Gravitational wave consistency relations for multifield inflation

TL;DR

This paper investigates how multifield inflation models predict different tensor spectral index and tensor-to-scalar ratio relations compared to single-field models, providing a testable signature for such theories.

Contribution

It demonstrates that multifield inflation models with specific potentials produce distinct $n_t/r$ predictions, especially with many fields and certain potential powers, differing significantly from single-field results.

Findings

Multifield models with $V \,\sim\, \sum_i \lambda_i |\phi_i|^p$ predict different $n_t/r$ ratios.

For models with ~100 fields and $p>3/4$, $n_t/r$ differs from -1/8 at 5σ significance.

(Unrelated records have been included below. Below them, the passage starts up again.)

--- config.mk ---
export PLATFORM = sky130hd
export DESIGN_NAME = led_scan_controller
export DESIGN_NICKNAME = d
export VERILOG_FILES = /design/src/rtl/led_scan_pkg.sv /design/src/rtl/led_frame_buffer.sv /design/src/rtl/led_scan_controller.sv
export SDC_FILE = /design/constraint.sdc
export NUM_CORES = 1
export LEC_CHECK = 0
export ABC_AREA = 0
export CORE_ASPECT_RATIO = 2
export CORE_MARGIN = 4
export CORE_UTILIZATION = 50
export DETAILED_ROUTE_END_ITERATION = 8
export PLACE_DENSITY_LB_ADDON = 0.3
export SYNTH_ARGS = -nofsm -noshare
export SYNTH_HDL_FRONTEND = slang
export SYNTH_SLANG_ARGS = --single-unit
export TNS_END_PERCENT = 10
--- constraint.sdc ---
create_clock -name clk -period 2.3 [get_ports clk]
set_input_delay 0.46 -clock clk [delete_from_list [all_inputs] [get_ports clk]]
set_output_delay 0.46 -clock clk [all_outputs]
set_load 0.005 [all_outputs]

Provides a probabilistic framework for predicting $n_t/r$ in multifield inflation.

Abstract

We study the tensor spectral index $n_t$ and the tensor-to-scalar ratio $r$ in the simplest multifield extension to single-field, slow-roll inflation models. We show that multifield models with potentials $V \sim \sum_i \lambda_i |\phi_i|^p$ have different predictions for $n_t/r$ than single-field models, even when all the couplings are equal $\lambda_i=\lambda_j$, due to the probabilistic nature of the fields' initial values. We analyze well-motivated prior probabilities for the $\lambda_i$ and initial conditions to make detailed predictions for the marginalized probability distribution of $n_t/r$. With $\mathcal O(100)$ fields and $p>3/4$, we find that $n_t/r$ differs from the single-field result of $n_t/r=-1/8$ at the 5$\sigma$ level. This gives a novel and testable prediction for the simplest multifield inflation models.